Carcinoma of the large bowel in the first four decades

Abstract
Eighty-five patients aged 40 or less who presented with colorectal carcinoma over a 32-year period were reviewed. The incidence was 2.5 per cent of all patients with large bowel cancer (n = 3426). Predisposing causes included familial polyposis (eight patients), panproctocolitis (ulcerative, one; Crohn's, one) and irradiation (one); four patients were pregnant. One-third of the patients presented as emergencies, and 43 per cent of these had intestinal obstruction. Five-year survival rates were 41 per cent overall and 59 per cent after ‘curative’ resection. Survival was equivalent both for elective and emergency admission and for mucinous carcinomas (n = 16) and those non-mucinous carcinomas of moderate histological differentiation.
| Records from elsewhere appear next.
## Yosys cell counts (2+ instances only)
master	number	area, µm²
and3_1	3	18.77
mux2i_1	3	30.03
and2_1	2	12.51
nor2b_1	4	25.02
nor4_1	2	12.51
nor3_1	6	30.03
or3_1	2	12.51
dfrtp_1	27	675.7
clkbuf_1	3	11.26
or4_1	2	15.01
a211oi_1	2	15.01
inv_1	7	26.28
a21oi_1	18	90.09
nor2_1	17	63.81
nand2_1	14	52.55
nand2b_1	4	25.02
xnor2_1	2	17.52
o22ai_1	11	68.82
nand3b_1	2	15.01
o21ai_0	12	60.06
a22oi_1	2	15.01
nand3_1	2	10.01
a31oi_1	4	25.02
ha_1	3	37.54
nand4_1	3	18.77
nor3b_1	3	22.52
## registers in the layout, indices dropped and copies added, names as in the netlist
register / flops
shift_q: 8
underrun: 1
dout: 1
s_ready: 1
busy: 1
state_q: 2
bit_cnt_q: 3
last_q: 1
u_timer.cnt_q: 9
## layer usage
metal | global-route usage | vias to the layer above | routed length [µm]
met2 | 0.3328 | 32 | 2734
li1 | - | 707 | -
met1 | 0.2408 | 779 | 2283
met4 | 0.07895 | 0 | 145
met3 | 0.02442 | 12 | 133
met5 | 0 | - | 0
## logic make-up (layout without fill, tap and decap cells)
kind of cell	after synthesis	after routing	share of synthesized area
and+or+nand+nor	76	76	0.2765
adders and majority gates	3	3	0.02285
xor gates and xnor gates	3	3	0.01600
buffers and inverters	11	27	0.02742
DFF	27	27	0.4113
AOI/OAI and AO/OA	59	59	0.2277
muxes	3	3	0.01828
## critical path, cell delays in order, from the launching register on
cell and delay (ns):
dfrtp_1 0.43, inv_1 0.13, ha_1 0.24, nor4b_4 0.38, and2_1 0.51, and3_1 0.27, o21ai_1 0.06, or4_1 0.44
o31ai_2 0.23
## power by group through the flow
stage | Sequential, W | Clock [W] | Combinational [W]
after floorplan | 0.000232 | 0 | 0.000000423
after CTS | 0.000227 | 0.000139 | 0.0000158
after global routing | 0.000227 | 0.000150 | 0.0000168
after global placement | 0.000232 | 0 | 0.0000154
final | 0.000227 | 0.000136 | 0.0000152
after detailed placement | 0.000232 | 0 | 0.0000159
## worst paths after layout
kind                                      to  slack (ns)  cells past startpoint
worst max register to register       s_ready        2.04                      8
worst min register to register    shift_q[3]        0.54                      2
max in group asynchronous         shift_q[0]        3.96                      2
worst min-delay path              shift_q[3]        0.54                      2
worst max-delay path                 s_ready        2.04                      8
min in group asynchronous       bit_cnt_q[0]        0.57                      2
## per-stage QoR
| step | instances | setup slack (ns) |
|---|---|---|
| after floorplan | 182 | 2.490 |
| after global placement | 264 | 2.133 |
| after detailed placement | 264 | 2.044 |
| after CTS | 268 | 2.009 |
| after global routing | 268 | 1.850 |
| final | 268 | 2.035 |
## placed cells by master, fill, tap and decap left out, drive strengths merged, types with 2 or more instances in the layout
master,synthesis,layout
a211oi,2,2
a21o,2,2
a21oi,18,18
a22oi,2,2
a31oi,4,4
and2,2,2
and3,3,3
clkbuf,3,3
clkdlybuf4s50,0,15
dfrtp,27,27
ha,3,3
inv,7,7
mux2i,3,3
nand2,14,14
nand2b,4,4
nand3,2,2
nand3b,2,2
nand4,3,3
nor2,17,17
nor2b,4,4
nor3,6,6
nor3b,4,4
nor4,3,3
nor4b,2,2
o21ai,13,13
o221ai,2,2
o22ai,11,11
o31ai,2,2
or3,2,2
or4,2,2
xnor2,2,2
**src/rtl/parity_unit.sv**
```systemverilog
// UART parity unit: TX parity generator and bit-serial RX parity checker
// with a saturating parity-error counter.
module parity_unit #(
  parameter int DATA_WIDTH = 8,
  parameter int ERR_CNT_W  = 8
) (
  input  logic                  clck,
  input  logic                  rst,
  input  logic                  par_en,
  input  logic [1:0]            par_mode,
  input  logic [DATA_WIDTH-1:0] p_data,
  input  logic                  data_valid,
  output logic                  par_bit,
  output logic                  par_valid,
  input  logic                  ser_start,
  input  logic                  ser_bit,
  input  logic                  ser_valid,
  output logic                  chk_done,
  output logic                  par_err,
  output logic [ERR_CNT_W-1:0]  err_cnt,
  input  logic                  err_clr,
  output logic                  busy
);

  localparam int CW = (DATA_WIDTH > 1) ? $clog2(DATA_WIDTH) : 1;
  localparam logic [CW-1:0] LAST_BIT = CW'(DATA_WIDTH - 1);
  localparam logic [ERR_CNT_W-1:0] CNT_MAX = '1;

  typedef enum logic [1:0] {
    IDLE = 2'd0,
    DATA = 2'd1,
    PAR  = 2'd2
  } state_e;

  // x is the XOR of all data bits; mode picks the parity rule
  function automatic logic par_of(input logic x, input logic [1:0] m);
    logic r;
    unique case (m)
      2'b00:   r = x;
      2'b01:   r = ~x;
      2'b10:   r = 1'b1;
      default: r = 1'b0;
    endcase
    return r;
  endfunction

  logic                 par_bit_q, par_bit_d;
  logic                 par_valid_q, par_valid_d;
  logic                 tx_cap;

  state_e               state_q, state_d;
  logic [CW-1:0]        cnt_q, cnt_d;
  logic                 acc_q, acc_d;
  logic [1:0]           mode_q, mode_d;
  logic                 chk_done_q, chk_done_d;
  logic                 par_err_q, par_err_d;
  logic [ERR_CNT_W-1:0] err_cnt_q, err_cnt_d;

  always_comb begin
    tx_cap      = data_valid & par_en;
    par_valid_d = tx_cap;
    par_bit_d   = par_bit_q;
    if (tx_cap) begin
      par_bit_d = par_of(^p_data, par_mode);
    end
  end

  // Frame control: par_en loss aborts, ser_start restarts and wins
  // over a coincident ser_valid.
  always_comb begin
    state_d    = state_q;
    cnt_d      = cnt_q;
    acc_d      = acc_q;
    mode_d     = mode_q;
    chk_done_d = 1'b0;
    par_err_d  = 1'b0;
    if (!par_en) begin
      state_d = IDLE;
    end else if (ser_start) begin
      state_d = DATA;
      cnt_d   = '0;
      acc_d   = 1'b0;
      mode_d  = par_mode;
    end else if (ser_valid) begin
      unique case (state_q)
        DATA: begin
          acc_d = acc_q ^ ser_bit;
          cnt_d = cnt_q + CW'(1);
          if (cnt_q == LAST_BIT) begin
            state_d = PAR;
          end
        end
        PAR: begin
          chk_done_d = 1'b1;
          par_err_d  = ser_bit != par_of(acc_q, mode_q);
          state_d    = IDLE;
        end
        default: begin
          state_d = IDLE;
        end
      endcase
    end
  end

  always_comb begin
    err_cnt_d = err_cnt_q;
    if (err_clr) begin
      err_cnt_d = '0;
    end else if (par_err_d && err_cnt_q != CNT_MAX) begin
      err_cnt_d = err_cnt_q + ERR_CNT_W'(1);
    end
  end

  always_ff @(posedge clck) begin
    if (rst) begin
      par_bit_q   <= 1'b0;
      par_valid_q <= 1'b0;
      state_q     <= IDLE;
      cnt_q       <= '0;
      acc_q       <= 1'b0;
      mode_q      <= 2'b00;
      chk_done_q  <= 1'b0;
      par_err_q   <= 1'b0;
      err_cnt_q   <= '0;
    end else begin
      par_bit_q   <= par_bit_d;
      par_valid_q <= par_valid_d;
      state_q     <= state_d;
      cnt_q       <= cnt_d;
      acc_q       <= acc_d;
      mode_q      <= mode_d;
      chk_done_q  <= chk_done_d;
      par_err_q   <= par_err_d;
      err_cnt_q   <= err_cnt_d;
    end
  end

  assign par_bit   = par_bit_q;
  assign par_valid = par_valid_q;
  assign chk_done  = chk_done_q;
  assign par_err   = par_err_q;
  assign err_cnt   = err_cnt_q;
  assign busy      = state_q != IDLE;

endmodule

```
**config.mk**
```make
export PLATFORM = sky130hd
export DESIGN_NAME = parity_unit
export DESIGN_NICKNAME = d
export VERILOG_FILES = /design/src/rtl/parity_unit.sv
export SDC_FILE = /design/constraint.sdc
export NUM_CORES = 1
export LEC_CHECK = 0
export ABC_AREA = 1
export CORE_MARGIN = 2
export CORE_UTILIZATION = 25
export CTS_BUF_LIST = sky130_fd_sc_hd__clkbuf_8
export DETAILED_ROUTE_END_ITERATION = 16
export GPL_TIMING_DRIVEN = 0
export SYNTH_ARGS = -nofsm -noshare
export SYNTH_HDL_FRONTEND = slang
export SYNTH_SLANG_ARGS = --single-unit
export TNS_END_PERCENT = 100
```
**constraint.sdc**
```tcl
create_clock -name clck -period 2.5 [get_ports clck]
set_input_delay 0.625 -clock clck [delete_from_list [all_inputs] [get_ports clck]]
set_output_delay 0.625 -clock clck [all_outputs]
set_load 0.03 [all_outputs]
```
### Yosys cells after proc, flatten, opt, wreduce, memory -nomap -nowiden

Cells that the tools add are included.

* bits in registers: 20
* word-level logic and storage cells: 65

* $add $sub $neg: 2
* equality and inequality tests: 11
* muxes and demuxes: 21
* bitwise operators: 6
* reduce and logical (&&, ||, !) cells: 15

Operator list (count)
* $mux W1: 14
* $mux W3: 3
* $add A8 B1 Y8 const B: 1
* $ne A8 B8 Y1 const B: 1
* $reduce_xor A8 Y1: 1
* $eq A2 B1 Y1 const B: 3
* $eq A2 B2 Y1 const B: 3
* $pmux W1 S3: 2
* $reduce_and A2 Y1: 3
* $reduce_bool A2 Y1: 3
* $logic_not A2 Y1: 2
* $mux W2: 2
* $not A1 Y1: 4
* $reduce_or A2 Y1: 2
* $reduce_or A4 Y1: 1
* $add A3 B1 Y3 const B: 1
* $eq A3 B3 Y1 const B: 1
* $ne A3 B3 Y1 const B: 1
* $reduce_and A3 Y1: 1
* $reduce_or A3 Y1: 1
* $ne A2 B2 Y1 const B: 1
* $and A1 B1 Y1: 1
* $logic_and A1 B1 Y1: 1
* $ne A1 B1 Y1: 1
* $xor A1 B1 Y1: 1

### Depth between registers and ports, before layout

* depth in word-level cells: 12
* mapped depth: 11

### Worst setup path after synthesis

No wires, ideal clock.

* path type: register to register
* start: register err_cnt_q[1], in the netlist err_cnt[1]
* end: register err_cnt_q[7], in the netlist err_cnt[7]
* arrival time: 1.581 ns
* data required time: 2.434 ns
* path slack: 0.853 ns
* cell stages (with the launch flop): 8
* path buffers: 0
* clock period less this slack: 1.647 ns
* cells stage by stage: dfxtp_1 > ha_1 > nand2_2 > nor3_4 > nand3_4 > nand2_4 > nand2_1 > a21oi_2

* word-level cells in the longest chain between the ends: 2
* elaborated cells on any way between the ends: 3

Ends and longest elaborated chain
* start: declaration: line 57 `logic [ERR_CNT_W-1:0] err_cnt_q, err_cnt_d;`
* start signal: assignment: line 134 `err_cnt_q <= err_cnt_d;`
* parallel branches: the longest is 2 deep, another holds $add A8 B1 Y8

Several ways; the timed one is not identified.
A chain may end at the register's enable or synchronous reset.

### Worst setup path in the final report

* start: register err_cnt_q[2], in the netlist err_cnt[2]
* end: output port err_cnt[2]

RTL lines
* end: declaration: line 20 `output logic [ERR_CNT_W-1:0] err_cnt,`

No word-level cell between the ends.

==> results by stage <==
Run status:
- The flow ran to the end, and the final reports show no timing, DRC or antenna violations.

Worst setup path:
- STA classifies the critical path startpoint as a register.
- The critical path buffer and inverter count is 1.
- The stage delay of the slowest cell on the critical path is about 0.72 ns.
- The worst setup path is of the reg -> out kind.
- The critical path goes through clkdlybuf4s50_1.
- The kind of cell with the highest combined delay on the critical path is buffers and inverters.
- The setup slack of the worst register-to-register path is just under 1 ns.
- The path length in cells of the critical path is 1.
- The maximum fanout along the worst path is 7.
- STA puts the critical path data arrival time at ~1.5 ns.
- The number of cells traversed by the worst register-to-register path is 7.
- The element type at the critical path end is an output pin.
- The cell type of the slowest stage on the worst timing path is clkdlybuf4s50_1.
- STA puts the critical path data required time at 1.88 ns.

Synthesis:
- After synthesis, the largest family of logic cells by area is simple AND/OR/NAND/NOR gates.
- In the synthesized netlist the dominant register cell turns out to be dfxtp_1.
- The post-synth design cell area is 1140 µm².
- Synthesis inferred 20 register bits.
- The number of warnings issued by yosys is 0.
- Counting every net in the synthesized netlist gives around 190.
- Of the total synthesized cell area, the portion taken by XOR and XNOR cells is ~4.6%.
- Counting flops with an async set or reset pin after synthesis yields a share of 0%.
- Synthesis produced roughly 170 cells.
- The average cell area after synthesis is roughly 6.6 µm².
- After Yosys synthesis, full adders, half adders and majority gates account for ~3.3% of the synthesized area.
- The sequential element share of the synthesized area is between 30% and 40%.
- The post-synthesis compound-gate area fraction is 11.1%.
- Summing the areas of all and, or, nand and nor instances in the mapped netlist gives between 30% and 40% of the synthesized area.
- Counting flops with a built-in enable in the synthesized netlist gives 0.
- The portion of synthesized area spent on multiplexers is 0%.
- The unique cell type count in the Yosys netlist is 23.

Placed design:
- Input and output buffers added on the ports amount to 29.
- The placer's final routability congestion estimate is between 0.8 and 0.9.
- The HPWL after detailed placement is 1.84 mm.
- After detailed placement, the total cell area comes to 1500 µm².
- The number of placed instances, taps included is approximately 250.

CTS:
- Once the clock tree was built, the setup fixing pass inserted 0 buffers.
- The clock net in this run drives a total of 20 sinks.
- The maximum buffer depth of the clock tree is 2.
- For the worst-skew pair, the clock arrives at the later sink with an insertion delay of 0.26 ns.
- The post-cts resize count is 0.
- The deepest level of the CTS H-tree is 1.
- The TritonCTS buffer count is 3.
- The CTS tree is done.
- The clock tree root driver cell is clkbuf_8.
- The clock-pin slew reported for the worst setup and hold paths after clock tree synthesis is approximately 0.080 ns.
- In this run, post-CTS hold repair placed 0 buffers.

STA:
- The clock arrives with 0.00589 ns of skew.
- The final-report hold violation count came to 0.
- For this run, the top clock speed supported by timing is about 480 MHz.
- After routing, the total negative slack on setup checks comes to 0 ns.
- The slew at the pin closest to its max-slew limit is ~0.38 ns.
- Setup repair after global routing left no endpoint under its margin.
- Dividing the final minimum period by the clock period gives 83.0%.
- The worst pin sits at a relative slew slack of between 70% and 80%.
- The number of pins exceeding their max-slew limit in the final report is 0.
- For the finished layout, the period the worst path requires is roughly 2.1 ns.
- Setup violations remaining at the end of the flow were counted as 0.

Power and ir drop:
- The portion of total power attributed to the clock network is 33.6%.
- The power density relative to cell area is 419 nW/µm².
- IR analysis of the VDD net gives a maximum drop of 0.000148 V.
- Summed over all nets, the switching power comes to 167 µW.
- The share of total power in combinational logic is approximately 16%.
- The leakage component of the power is 0.684 nW.
- Of the total power, the share spent switching nets is 25.8%.
- Sequential cells burn slightly above 50% of the power.
- After layout, the design draws a total of approximately 640 µW.
- The internal power of the cells totals around 480 µW.

Routing:
- The total wire length is roughly 2.3 mm.
- The detail route stage leaves a number of antenna-violating nets equal to 0.
- The average wire length per cell after detail routing is 8.86 µm.
- The post-detailed-route DRC marker count is 0.
- Detailed routing inserted a total of ~1100 vias.
- For this block, the initial DRC count from the detailed router was 107.
- The first detailed-routing pass ran for 4 iterations.
- Using the TritonRoute via totals, the vias-per-cell ratio works out to roughly 4.4.

Floorplanning:
- The number of standard-cell rows in the floorplan is 24.
- The total area inside the core boundary comes to about 4400 µm².
- The effective utilization at floorplan is 26.1%.
- Pin placement for this block handled 31 I/O pins.
- The floorplan step defined a die boundary enclosing a little over 5000 µm².
- The floorplan step set the die height to 71.6 µm.
- The die width is 71.6 µm.

GRT:
- The overall overflow remaining after global route is 0.
- The via count of the first global-routing pass is ~1000.
- The number of antenna violations at the first check in global routing is 0.
- Global routing used about a tenth of the available tracks.
- Entering global routing, the biggest net connects 11 pins.
- The first-pass GRT wire length is approximately 4.1 mm.

Cells and area:
- The number of fill cells in the layout is approximately 460.
- Once layout is complete, the cells apart from fillers number between 200 and 300.
- The area of all placed cells without fillers is between 1500 and 2000 µm².
- The number of nets at the end of the flow is around 230.
- In the layout the commonest cells are 60 x nand2_1, 29 x clkdlybuf4s50_1, 26 x inv_1.
- Of the cells placed in the final design, the portion with a size suffix greater than 1 is under 10%.
- The most common cell after layout, fill and taps aside is nand2_1.
- The layout overhead on the synthesized area is 34.7%.
- The final antenna diode count is 0.

Run:
- The max-capacitance violation count is 0.

Min path:
- The number of cells on the worst hold path is 2.
- The tightest min-delay check is of the reg -> reg type.
==> final cells by class <==
| cell class | instances | area [µm²] | share of cell area [%] |
|---|---|---|---|
| Multi-Input combinational cell | 126 | 641 | 41.6 |
| Sequential cell | 20 | 400 | 26.0 |
| Timing Repair Buffer | 29 | 290 | 18.9 |
| Inverter | 26 | 97.6 | 6.34 |
| Tap cell | 52 | 65.1 | 4.23 |
| Clock buffer | 3 | 41.3 | 2.68 |
| Buffer | 1 | 3.75 | 0.244 |
==> tightest hold or removal path, stage by stage, from the launching register on <==
cell and delay [ns]:
dfxtp_1 0.32, nand2_1 0.06, a21oi_1 0.05
==> cell families (layout without fill, tap and decap cells) <==
group	count (synthesis)	after routing
compound gates	24	24
fa+ha+maj	3	3
xor+xnor	6	6
flops	20	20
simple gates	93	93
buf+inv	27	59
==> routing by layer <==
metal	track usage (%)	wire length [µm]	vias up
met5	0	0	-
met4	5.03	49	0
met3	0.985	71	4
met2	16.0	1040	18
met1	12.8	1120	485
li1	-	-	616
==> cells in the mapped netlist (2+ instances only) <==
cell type | count | area [µm²]
a21oi_1 | 14 | 70.1
dfxtp_1 | 20 | 400
ha_1 | 3 | 37.5
inv_1 | 26 | 97.6
nand2_1 | 60 | 225
nand3_1 | 14 | 70.1
nand4_1 | 2 | 12.5
nor2_1 | 7 | 26.3
nor3_1 | 3 | 15.0
o21ai_0 | 6 | 30.0
o21ai_1 | 2 | 10.0
xnor2_1 | 2 | 17.5
xor2_1 | 4 | 35.0
==> worst paths after layout <==
path / startpoint / to
min reg2reg: cnt_q[2] / cnt_q[2]
max reg2reg: err_cnt[1] / err_cnt[7]
max: err_cnt[2] / err_cnt[2]
min: cnt_q[2] / cnt_q[2]
==> registers in the layout (all words and copies together) (netlist names) <==
register   flops
acc_q          1
chk_done       1
cnt_q          3
err_cnt        8
mode_q         2
par_bit        1
par_err        1
par_valid      1
state_q        2
==> per-stage QoR <==
step / util (%) / worst slack (ns) / hold slack, ns
global placement: 34.2 / 0.268 / 0.458
detailed placement: 34.2 / 0.285 / 0.468
floorplan: - / 0.853 / 0.444
global route: 35.1 / 0.375 / 0.506
CTS: 35.1 / 0.414 / 0.480
finish: 35.1 / 0.426 / 0.476
==> power groups by stage <==
| stage | Clock (mW) | Combinational, mW | Sequential (mW) |
|---|---|---|---|
| finish | 0.217 | 0.101 | 0.327 |
| floorplan | 0 | 0.0528 | 0.338 |
| detailed placement | 0 | 0.102 | 0.334 |
| CTS | 0.218 | 0.102 | 0.327 |
| global placement | 0 | 0.100 | 0.334 |
| global route | 0.229 | 0.115 | 0.327 |
No activity file was read; power rests on OpenSTA's default activity.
Five-year survival rates were poorer when the history was less than three months in duration (20 per cent vs. 45 per cent: P = 0.02) and for rectal and rectosigmoid tumours than colonic tumours (31 per cent vs. 50 per cent: P = 0.05). Radical resection is indicated when feasible: four of five patients with involvement of adjacent viscera and four of six patients with resectable recurrence survived beyond 10 years. The outcome is similar to that at all ages, any unfavourable pathological features being balanced by improved survival following emergency operations.